The sausage KING, of Chicago.  Next story.  And I may have shared this one before so please pardon me if that’s the case.  I was traveling last Summer and stumbled across a lake-side restaurant called Kara’s Kountry Kitchen (aka KKK).  Solid food and great scenery.  All the trimmings, all the works.  Just don’t expect to order the Blackened Fish.  Okay, that was racist, but not nearly as racist as this:


Aggressive sign, especially for the healthcare sector.  But as Stewie said, it’s good to have land.  As you can see, I spent a night in the hospital and the hot water heater was massive!  Nice not running out of hot water, although I did have to reduce the temperature as I was particularly gassy that evening and the the humidity was wafting the funk in a most unpleasant fashion.  Word to the wise: always take cold, no-humidity showers when your busts stink like cow ass.  This was partially my fault: I had nasty gas and explosive runs after a day spent munching on hospital food.  To quote my bad-hombre Peachy Carnehan, I was shitting out tomorrow’s breakfast, tonight.

I’ll leave everyone with a final thought as they watch the North Korean Bee Gees song for the fourth time: many women (I’m including Ellen Pao in this bucket) will be quick to tell you that they make ~77 cents to the dollar for equivalent male work.  Let’s dispel with this fiction that women don’t know what they’re doing.  They know exactly what they’re doing.  They’re undergoing a systematic effort to change workplace culture and make the office more like the rest of the world.  To be clear, this 77% statistic IS FOR ALL WOMEN ACROSS ALL JOBS AND FAILS TO ACCOUNT FOR DIFFERENCES IN POSITION OR TITLE.  One could point out that 16 year olds should make the same argument as their demographic makes considerably less than other peer groups.  For the same job and same title, women make ~4% less than men.

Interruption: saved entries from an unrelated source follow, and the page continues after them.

===== config.mk =====
export PLATFORM = sky130hd
export DESIGN_NAME = bootloader_command_framer_unit
export DESIGN_NICKNAME = d
export VERILOG_FILES = /design/src/design/bcf_pkg.sv /design/src/design/bcf_core.sv /design/src/design/bcf_outbuf.sv /design/src/design/bootloader_command_framer_unit.sv
export SDC_FILE = /design/constraint.sdc
export NUM_CORES = 1
export LEC_CHECK = 0
export BUFFER_PORTS_ARGS = -buffer_cell sky130_fd_sc_hd__clkbuf_2
export CAP_MARGIN = 20
export CORE_MARGIN = 4
export CORE_UTILIZATION = 45
export DETAILED_ROUTE_END_ITERATION = 10
export GPL_ROUTABILITY_DRIVEN = 0
export PLACE_DENSITY_LB_ADDON = 0.1
export REMOVE_ABC_BUFFERS = 1
export SYNTH_ARGS = -nofsm -noshare
export SYNTH_HDL_FRONTEND = slang
export SYNTH_HIERARCHICAL = 1
export SYNTH_SLANG_ARGS = --single-unit
export TNS_END_PERCENT = 30

===== constraint.sdc =====
create_clock -name clk_i -period 6.8 [get_ports clk_i]
set_input_delay 1.36 -clock clk_i [delete_from_list [all_inputs] [get_ports clk_i]]
set_output_delay 1.36 -clock clk_i [all_outputs]
set_load 0.02 [all_outputs]

===== src/design/bcf_pkg.sv =====
// bcf_pkg: types and constants shared by the bootloader command framer.
// Item and result word layouts, phase and code enums, register map.
// No dependencies.
package bcf_pkg;

  localparam int unsigned MaxRes  = 5;
  localparam int unsigned ResCntW = 3;

  localparam logic [7:0] AckByte      = 8'h79;
  localparam logic [7:0] CodeSync     = 8'h7f;
  localparam logic [7:0] CodeGo       = 8'h21;
  localparam logic [7:0] CodeRead     = 8'h11;
  localparam logic [7:0] CodeWrite    = 8'h31;
  localparam logic [7:0] CodeErase    = 8'h43;
  localparam logic [7:0] CodeExtErase = 8'h44;
  localparam logic [7:0] ByteOnes     = 8'hff;
  localparam logic [7:0] ByteZero     = 8'h00;

  typedef enum logic [1:0] {
    OP_BEGIN   = 2'd0,
    OP_PAYLOAD = 2'd1,
    OP_RX      = 2'd2,
    OP_TICK    = 2'd3
  } op_e;

  typedef enum logic [2:0] {
    CMD_SYNC  = 3'd0,
    CMD_GO    = 3'd1,
    CMD_READ  = 3'd2,
    CMD_WRITE = 3'd3,
    CMD_ERASE = 3'd4
  } cmd_e;

  typedef enum logic [2:0] {
    ST_BUSY     = 3'd0,
    ST_DONE     = 3'd1,
    ST_NACK     = 3'd2,
    ST_TIMEOUT  = 3'd3,
    ST_REJECTED = 3'd4
  } status_e;

  typedef enum logic [7:0] {
    PH_IDLE      = 8'b0000_0001,
    PH_SYNC_ACK  = 8'b0000_0010,
    PH_CMD_ACK   = 8'b0000_0100,
    PH_ADDR_ACK  = 8'b0000_1000,
    PH_LEN_ACK   = 8'b0001_0000,
    PH_READ      = 8'b0010_0000,
    PH_PAYLOAD   = 8'b0100_0000,
    PH_FINAL_ACK = 8'b1000_0000
  } phase_e;

  typedef enum logic [1:0] {
    REG_ACK_TIMEOUT   = 2'd0,
    REG_ERASE_TIMEOUT = 2'd1,
    REG_EXT_ERASE     = 2'd2
  } reg_e;

  localparam logic [15:0] AckTimeoutRst   = 16'd100;
  localparam logic [15:0] EraseTimeoutRst = 16'd2000;

  typedef struct packed {
    logic [1:0]  op;
    logic [2:0]  command;
    logic [31:0] address;
    logic [7:0]  count_minus_one;
    logic [7:0]  byte_value;
  } in_t;

  typedef struct packed {
    logic       tx_valid;
    logic [7:0] tx_byte;
    logic       rx_valid;
    logic [7:0] rx_byte;
    logic [2:0] status;
    logic       last;
  } out_t;

  typedef struct packed {
    logic [15:0] ack_timeout_ticks;
    logic [15:0] erase_timeout_ticks;
    logic        extended_erase;
  } cfg_t;

  typedef out_t [MaxRes-1:0] res_arr_t;

  function automatic logic [7:0] cmd_code(input logic [1:0] cmd);
    logic [7:0] code;
    case (cmd)
      2'd0:    code = CodeSync;
      2'd1:    code = CodeGo;
      2'd2:    code = CodeRead;
      default: code = CodeWrite;
    endcase
    return code;
  endfunction

  function automatic out_t tx_word(input logic [7:0] b);
    out_t w;
    w          = '0;
    w.tx_valid = 1'b1;
    w.tx_byte  = b;
    return w;
  endfunction

endpackage


===== src/design/bcf_core.sv =====
// bcf_core: protocol state and the per-item step logic of the framer.
// Takes one item per accept, updates state, produces up to five result words.
// Depends on bcf_pkg.
module bcf_core (
  input  logic              clk_i,
  input  logic              rst_ni,
  input  bcf_pkg::cfg_t     cfg_i,
  input  logic              take_i,
  input  bcf_pkg::in_t      item_i,
  output bcf_pkg::res_arr_t res_o,
  output logic [bcf_pkg::ResCntW-1:0] res_cnt_o
);
  import bcf_pkg::*;

  phase_e      phase_q, phase_d;
  logic [2:0]  cmd_q, cmd_d;
  logic [31:0] addr_q, addr_d;
  logic [7:0]  count_q, count_d;
  logic [8:0]  idx_q, idx_d;
  logic [7:0]  xor_q, xor_d;
  logic [15:0] wait_q, wait_d;

  res_arr_t           res;
  logic [ResCntW-1:0] n;
  logic [2:0]         st;
  logic [7:0]         code;
  logic [7:0]         xor_n;
  logic [8:0]         idx_n;
  logic [8:0]         count_p1;
  logic [7:0]         addr_xor;
  logic [15:0]        wait_n;
  logic [15:0]        lim;
  logic [ResCntW-1:0] last_pos;

  assign count_p1 = {1'b0, count_q} + 9'd1;
  assign idx_n    = idx_q + 9'd1;
  assign xor_n    = xor_q ^ item_i.byte_value;
  assign addr_xor = addr_q[31:24] ^ addr_q[23:16] ^ addr_q[15:8] ^ addr_q[7:0];
  assign wait_n   = wait_q + 16'd1;
  assign lim      = (phase_q == PH_FINAL_ACK && cmd_q == CMD_ERASE)
                  ? cfg_i.erase_timeout_ticks : cfg_i.ack_timeout_ticks;

  always_comb begin
    phase_d  = phase_q;
    cmd_d    = cmd_q;
    addr_d   = addr_q;
    count_d  = count_q;
    idx_d    = idx_q;
    xor_d    = xor_q;
    wait_d   = wait_q;
    res      = '0;
    n        = '0;
    st       = ST_BUSY;
    code     = '0;
    last_pos = '0;

    case (item_i.op)
      OP_BEGIN: begin
        if (phase_q != PH_IDLE || item_i.command > CMD_ERASE) begin
          st = ST_REJECTED;
        end else begin
          cmd_d   = item_i.command;
          addr_d  = item_i.address;
          count_d = item_i.count_minus_one;
          idx_d   = '0;
          xor_d   = '0;
          wait_d  = '0;
          if (item_i.command == CMD_SYNC) begin
            res[0]  = tx_word(CodeSync);
            n       = 3'd1;
            phase_d = PH_SYNC_ACK;
          end else begin
            if (item_i.command == CMD_ERASE) begin
              code    = cfg_i.extended_erase ? CodeExtErase : CodeErase;
              // erase kind is latched here
              count_d = {7'd0, cfg_i.extended_erase};
            end else begin
              code = cmd_code(item_i.command[1:0]);
            end
            res[0]  = tx_word(code);
            res[1]  = tx_word(code ^ ByteOnes);
            n       = 3'd2;
            phase_d = PH_CMD_ACK;
          end
        end
      end
      OP_PAYLOAD: begin
        if (phase_q != PH_PAYLOAD) begin
          st = ST_REJECTED;
        end else begin
          res[0] = tx_word(item_i.byte_value);
          n      = 3'd1;
          xor_d  = xor_n;
          idx_d  = idx_n;
          if (idx_n == count_p1) begin
            res[1]  = tx_word(xor_n);
            n       = 3'd2;
            phase_d = PH_FINAL_ACK;
            wait_d  = '0;
          end
        end
      end
      OP_RX: begin
        if (phase_q == PH_IDLE || phase_q == PH_PAYLOAD) begin
          st = ST_REJECTED;
        end else if (phase_q == PH_READ) begin
          res[0].rx_valid = 1'b1;
          res[0].rx_byte  = item_i.byte_value;
          n               = 3'd1;
          wait_d          = '0;
          idx_d           = idx_n;
          if (idx_n == count_p1) begin
            st      = ST_DONE;
            phase_d = PH_IDLE;
          end
        end else if (item_i.byte_value != AckByte) begin
          st      = ST_NACK;
          phase_d = PH_IDLE;
          wait_d  = '0;
        end else begin
          wait_d = '0;
          case (phase_q)
            PH_SYNC_ACK, PH_FINAL_ACK: begin
              st      = ST_DONE;
              phase_d = PH_IDLE;
            end
            PH_CMD_ACK: begin
              if (cmd_q == CMD_ERASE) begin
                res[0] = tx_word(ByteOnes);
                if (count_q[0]) begin
                  res[1] = tx_word(ByteOnes);
                  res[2] = tx_word(ByteZero);
                  n      = 3'd3;
                end else begin
                  res[1] = tx_word(ByteZero);
                  n      = 3'd2;
                end
                phase_d = PH_FINAL_ACK;
              end else begin
                // address goes out big-endian, then its checksum
                res[0]  = tx_word(addr_q[31:24]);
                res[1]  = tx_word(addr_q[23:16]);
                res[2]  = tx_word(addr_q[15:8]);
                res[3]  = tx_word(addr_q[7:0]);
                res[4]  = tx_word(addr_xor);
                n       = 3'd5;
                phase_d = PH_ADDR_ACK;
              end
            end
            PH_ADDR_ACK: begin
              if (cmd_q == CMD_GO) begin
                st      = ST_DONE;
                phase_d = PH_IDLE;
              end else if (cmd_q == CMD_READ) begin
                res[0]  = tx_word(count_q);
                res[1]  = tx_word(count_q ^ ByteOnes);
                n       = 3'd2;
                phase_d = PH_LEN_ACK;
              end else begin
                res[0]  = tx_word(count_q);
                n       = 3'd1;
                xor_d   = count_q;
                idx_d   = '0;
                phase_d = PH_PAYLOAD;
              end
            end
            PH_LEN_ACK: begin
              idx_d   = '0;
              phase_d = PH_READ;
            end
            default: begin
              wait_d = wait_q;
            end
          endcase
        end
      end
      default: begin
        if (phase_q != PH_IDLE && phase_q != PH_PAYLOAD) begin
          wait_d = wait_n;
          if (wait_n >= lim) begin
            st      = ST_TIMEOUT;
            phase_d = PH_IDLE;
            wait_d  = '0;
          end
        end
      end
    endcase

    // every item yields at least one word; the final one carries the outcome
    if (n == '0) begin
      n = 3'd1;
    end
    last_pos             = n - 3'd1;
    res[last_pos].status = st;
    res[last_pos].last   = 1'b1;
  end

  assign res_o     = res;
  assign res_cnt_o = n;

  always_ff @(posedge clk_i or negedge rst_ni) begin
    if (!rst_ni) begin
      phase_q <= PH_IDLE;
      cmd_q   <= '0;
      addr_q  <= '0;
      count_q <= '0;
      idx_q   <= '0;
      xor_q   <= '0;
      wait_q  <= '0;
    end else if (take_i) begin
      phase_q <= phase_d;
      cmd_q   <= cmd_d;
      addr_q  <= addr_d;
      count_q <= count_d;
      idx_q   <= idx_d;
      xor_q   <= xor_d;
      wait_q  <= wait_d;
    end
  end

endmodule


===== src/design/bcf_outbuf.sv =====
// bcf_outbuf: result register bank that holds the words of one item and
// hands them out one per output word. Depends on bcf_pkg.
module bcf_outbuf (
  input  logic                        clk_i,
  input  logic                        rst_ni,
  input  logic                        load_i,
  input  bcf_pkg::res_arr_t           res_i,
  input  logic [bcf_pkg::ResCntW-1:0] res_cnt_i,
  output logic                        free_o,
  output logic                        out_valid_o,
  input  logic                        out_stall_i,
  output bcf_pkg::out_t               out_data_o
);
  import bcf_pkg::*;

  res_arr_t           words_q;
  logic [ResCntW-1:0] cnt_q;
  logic [ResCntW-1:0] idx_q;
  logic               pending;
  logic               is_last;
  logic               out_take;

  assign pending  = (cnt_q != '0);
  assign is_last  = (idx_q == cnt_q - 3'd1);
  assign out_take = pending && !out_stall_i;
  // the next item may enter in the cycle the last word leaves
  assign free_o   = !pending || (out_take && is_last);

  assign out_valid_o = pending;
  assign out_data_o  = words_q[idx_q];

  always_ff @(posedge clk_i) begin
    if (load_i) begin
      words_q <= res_i;
    end
  end

  always_ff @(posedge clk_i or negedge rst_ni) begin
    if (!rst_ni) begin
      cnt_q <= '0;
      idx_q <= '0;
    end else if (load_i) begin
      cnt_q <= res_cnt_i;
      idx_q <= '0;
    end else if (out_take) begin
      if (is_last) begin
        cnt_q <= '0;
      end else begin
        idx_q <= idx_q + 3'd1;
      end
    end
  end

endmodule


===== src/design/bootloader_command_framer_unit.sv =====
// bootloader_command_framer_unit: host-side framer for a UART bootloader.
// Holds the configuration registers; uses bcf_core, bcf_outbuf, bcf_pkg.
//
//   channel | direction | handshake             | word
//   in      | input     | in_valid_i/in_stall_o  | bcf_pkg::in_t
//   out     | output    | out_valid_o/out_stall_i| bcf_pkg::out_t
//   cfg     | input     | psel/penable/pwrite    | 32-bit register at 4*index
//
// an item is taken on a handshake and produces one to five result words
// the words leave one per cycle from the result bank while the output is not
// stalled; the next item enters as the last word leaves
// reset clears the phase, counters and result bank count; registers take their defaults
// a stalled output freezes the current word and holds off the input
module bootloader_command_framer_unit (
  input  logic          clk_i,
  input  logic          rst_ni,
  input  logic          in_valid_i,
  output logic          in_stall_o,
  input  bcf_pkg::in_t  in_data_i,
  output logic          out_valid_o,
  input  logic          out_stall_i,
  output bcf_pkg::out_t out_data_o,
  input  logic          psel,
  input  logic          penable,
  input  logic          pwrite,
  input  logic [3:0]    paddr,
  input  logic [31:0]   pwdata,
  output logic [31:0]   prdata,
  output logic          pready
);
  import bcf_pkg::*;

  cfg_t               cfg_q;
  logic               free;
  logic               take;
  logic               wr;
  res_arr_t           res;
  logic [ResCntW-1:0] res_cnt;

  assign pready     = 1'b1;
  assign wr         = psel && penable && pwrite && pready;
  assign in_stall_o = !free;
  assign take       = in_valid_i && free;

  always_ff @(posedge clk_i or negedge rst_ni) begin
    if (!rst_ni) begin
      cfg_q.ack_timeout_ticks   <= AckTimeoutRst;
      cfg_q.erase_timeout_ticks <= EraseTimeoutRst;
      cfg_q.extended_erase      <= 1'b0;
    end else if (wr) begin
      case (paddr[3:2])
        REG_ACK_TIMEOUT:   cfg_q.ack_timeout_ticks   <= pwdata[15:0];
        REG_ERASE_TIMEOUT: cfg_q.erase_timeout_ticks <= pwdata[15:0];
        REG_EXT_ERASE:     cfg_q.extended_erase      <= pwdata[0];
        default: begin
          cfg_q <= cfg_q;
        end
      endcase
    end
  end

  always_comb begin
    case (paddr[3:2])
      REG_ACK_TIMEOUT:   prdata = {16'd0, cfg_q.ack_timeout_ticks};
      REG_ERASE_TIMEOUT: prdata = {16'd0, cfg_q.erase_timeout_ticks};
      REG_EXT_ERASE:     prdata = {31'd0, cfg_q.extended_erase};
      default:           prdata = '0;
    endcase
  end

  bcf_core u_core (
    .clk_i     (clk_i),
    .rst_ni    (rst_ni),
    .cfg_i     (cfg_q),
    .take_i    (take),
    .item_i    (in_data_i),
    .res_o     (res),
    .res_cnt_o (res_cnt)
  );

  bcf_outbuf u_outbuf (
    .clk_i       (clk_i),
    .rst_ni      (rst_ni),
    .load_i      (take),
    .res_i       (res),
    .res_cnt_i   (res_cnt),
    .free_o      (free),
    .out_valid_o (out_valid_o),
    .out_stall_i (out_stall_i),
    .out_data_o  (out_data_o)
  );

endmodule


==> results.toml <==
[job]
drv_cap = 0

[worst_setup_path]
r2r_slack_ns = 2.00
max_stage_delay_ns = 0.83
cpMaxStageDelayCell = "or3_1"
start_kind = "flip-flop"
cp.required_ns = 7.06
path_cells = "or3b_2 > or3_1 > mux2i_1 > ha_1 > a21oi_1 > o21ai_0 > a211o_1 > a41oi_1 > o21a_1 > buf_4 > a2bb2oi_1 > a21boi_0 > nor2_1"
cp_num_buf_inv = 1
worstPathMaxFanout = 16
path_delay_family = "compound AO/OA/AOI/OAI gates"
end_kind = "flip-flop"
cp.arrival_ns = 5.07
worst-setup-path-type = "reg -> reg"

[grt]
grt_pass1_wl_mm = 50.9
overflow = 0
grt_pass1_vias = 9337
antenna_found_initial = 0
grt_max_degree = 75
grt_usage_pct = 19.2

[timing]
hold_ws_ns = 0.508
finClkSkew_ns = 0.00829
rsz0062_at_grt = "no"
setup_violations = 0
slew_headroom_pct = 33.3
max_slew.worst_pin.slew_ns = 1.00
final_max_slew_viol_count = 0
finalHoldViolations = 0
setup_tns_ns = 0
fin_crit_sh_pct = 70.6
period_needed_ns = 4.80
fmax_mhz = 208

[yosys]
yosysUniqueCellTypes = 79
synthSimpleGateAreaFrac_pct = 13.3
synth_top_cells_by_area = "edfxtp_1, dfrtp_1, mux2i_1"
synth_compound_area_share_pct = 12.4
yosysSeqAreaShare_pct = 48.0
synthXorXnorAreaFrac_pct = 4.67
synth_top_family_by_area = "simple AND/OR/NAND/NOR gates"
ys_warn_count = 6
syn_avg_cell_area_um2 = 10.8
yosys.area.top_type_share_pct = 24.8
synthCells = 1234
synthAdderAreaFrac_pct = 2.54
post_synth_instance_area_mm2 = 0.0133
synth-seq-cells = 233
muxShareOfSynthArea_pct = 12.2
async_flop_share_pct = 52.8
synth_edf_count = 110
yosysTopAreaCell = "edfxtp_1"
synth_flop_cell = "dfrtp_1"

[place]
port_buffers = 117
dp_hpwl_mm = 22.1
dpl-instance-area_mm2 = 0.0139

[die]
die_x_um = 180
die-area_mm2 = 0.0324
coreArea_mm2 = 0.0289
ios = 153
fp.dieH_um = 180
rows = 62
initial_core_util_pct = 46.0

[route]
wire_per_inst_um = 18.5
finalWirelength_mm = 32.1
antenna_left = 0
drtIter0Drc = 595
vias = 9424
drc = 0
via_per_inst = 5.45
firstDrtPassIters = 6

[worst_hold_path]
hp-class = "reg -> reg"

[power]
p_per_area_mw_per_mm2 = 382
p_leak_uw = 0.00638
p_total_uw = 5640
irDropWorstVdd_v = 0.000191

[layout]
antenna_cells = 0
fillers = 2643
drive_gt1_share_pct = 20.8
finalInstanceArea_mm2 = 0.0148
area_delta_synth_final_pct = 10.9
fin_nets = 1447
finalCoreUtilization_pct = 51.0

[clocking]
clkTransAtPathRegs_ns = 0.05
clock_tree.htree_level_count = 1
cts_resized = 0
cts_setup_buffers = 0
cts_buffer_depth = 3
clk_latency_ns = 0.54
ctsHoldBuffers = 0
cts.sinks = 233
root_buffer = "clkbuf_16"
tritoncts = "yes"
numCtsBuffers = 27

[status]
status = "complete, no violations"
cells in the mapped netlist (all sizes together) (7+ instances only):
library cell	n
a21boi	9
a21oi	47
a2bb2oi	25
and2	29
and3	21
buf	92
clkbuf	36
dfrtp	113
dfstp	10
edfxtp	110
ha	27
inv	28
mux2	72
mux2i	76
nand2	82
nand2b	9
nand3	34
nand4	7
nor2	81
nor2b	8
nor3	23
nor3b	14
nor4	9
o21ai	76
o22ai	26
o31ai	15
o41ai	10
xnor2	53
xor2	18
cell type report:
type	instances	area, um^2	area share [%]
Sequential cell	233	6390	43.3
Clock buffer	36	719	4.87
Clock inverter	13	78.8	0.534
Timing Repair Buffer	135	753	5.10
Multi-Input combinational cell	899	6240	42.2
Inverter	28	105	0.712
Tap cell	384	480	3.25
kinds of logic after synthesis:
group,Yosys count
flops,233
fa+ha+maj,27
xor+xnor,71
compound gates,254
buf+inv,156
other cells,3
simple gates,341
mux,149
flip-flops by register name, summed over array words and instances, names as in the netlist:
register          flops
u_core/xor_q          8
cfg_q                33
u_core/phase_q        8
u_outbuf/words_q    110
u_outbuf/idx_q        3
u_core/cmd_q          3
u_core/wait_q        16
u_core/count_q        8
u_core/addr_q        32
u_outbuf/cnt_q        3
u_core/idx_q          9
worst reg2reg max path, stage by stage, from the launching register on:
cell and delay, ns:
dfrtp_1 0.43, or3b_2 0.64, or3_1 0.83, mux2i_1 0.38, ha_1 0.28, a21oi_1 0.14, o21ai_0 0.14, a211o_1 0.29
a41oi_1 0.22, o21a_1 0.16, buf_4 0.19, a2bb2oi_1 0.17, a21boi_0 0.56, nor2_1 0.11
power by group:
group / internal [uW] / leakage (uW) / switching, uW
registers: 1950 / 0.00265 / 315
logic: 863 / 0.00333 / 1200
clock network: 744 / 0.000395 / 566
total: 3550 / 0.00638 / 2090
cell usage in the layout (no fill, tap or decap), types with 8 or more instances in the layout:
| master | netlist | routed |
|---|---|---|
| nor3b_1 | 14 | 14 |
| dfrtp_1 | 113 | 112 |
| nand3_1 | 33 | 33 |
| o21ai_0 | 74 | 74 |
| conb_1 | 3 | 57 |
| nor2_1 | 81 | 81 |
| edfxtp_1 | 110 | 110 |
| and3_1 | 20 | 20 |
| clkbuf_16 | 0 | 27 |
| nor2b_1 | 8 | 8 |
| dfstp_2 | 10 | 10 |
| nor3_1 | 20 | 20 |
| mux2_4 | 10 | 10 |
| clkinv_2 | 0 | 8 |
| mux2i_1 | 76 | 76 |
| clkbuf_1 | 36 | 8 |
| o22ai_1 | 26 | 26 |
| ha_1 | 27 | 27 |
| nand2_1 | 81 | 80 |
| xor2_1 | 18 | 18 |
| and2_1 | 29 | 28 |
| o41ai_1 | 10 | 10 |
| o31ai_1 | 14 | 14 |
| mux2_2 | 62 | 62 |
| inv_1 | 27 | 27 |
| xnor2_1 | 53 | 53 |
| nand2b_1 | 9 | 9 |
| a21oi_1 | 47 | 47 |
| buf_4 | 62 | 16 |
| clkbuf_2 | 0 | 116 |
| a2bb2oi_1 | 25 | 25 |
routing by layer:
metal / vias up / share of wire (%) / track usage (%)
met5: - / 0 / 0
met2: 225 / 50 / 32.8
li1: 4564 / - / -
met1: 4596 / 44 / 26.1
met3: 39 / 4.8 / 2.81
met4: 0 / 1.8 / 4.42
final timing paths:
check,from,cells after the start,to
worst max-delay path,u_core/cmd_q[0],13,u_outbuf/words_q[1]
worst min-delay path,u_core/idx_q[8],1,u_core/idx_q[8]
worst max register to register,u_core/cmd_q[0],13,u_outbuf/words_q[1]
worst min register to register,u_core/idx_q[8],1,u_core/idx_q[8]
max in group asynchronous,rst_ni,2,cfg_q[26]
min in group asynchronous,rst_ni,1,u_core/xor_q[7]
metrics by stage:
stage	std cells	worst slack, ns
2_1_floorplan	1160	-0.892
3_3_place_gp	1674	1.70
3_5_place_dp	1675	1.72
4_1_cts	1724	1.96
5_1_grt	1728	1.71
6_report	1728	2.00
Note: power is estimated with default switching activity, not from simulation.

And how do I live with myself knowing this fact to be true?  Well, in a normally functioning society in equilibrium, people are paid (the “reward” or “return”) based on their contribution to the firm, accounting for the chance that they’ll leave and take with them these skills after significant financial investment by the employing firm (the “risk”).  Women carry more risk given there’s an established history of having children (yes, men also carry this risk, albeit to a smaller degree based on empirical evidence) and leaving an employer after the firm has made a significant investment in the employee.  But in life, EXPECTED RETURN IS PRICED BASED ON ANTICIPATED RISK.  I’m ALL for equality within a logical, economic framework.  But one could argue that if women want to make 100 cents on the male dollar, they should be willing to get spayed following the interview.  Game.  Set.  Match.

Now I’m off to play with those fuzzy yellow balls.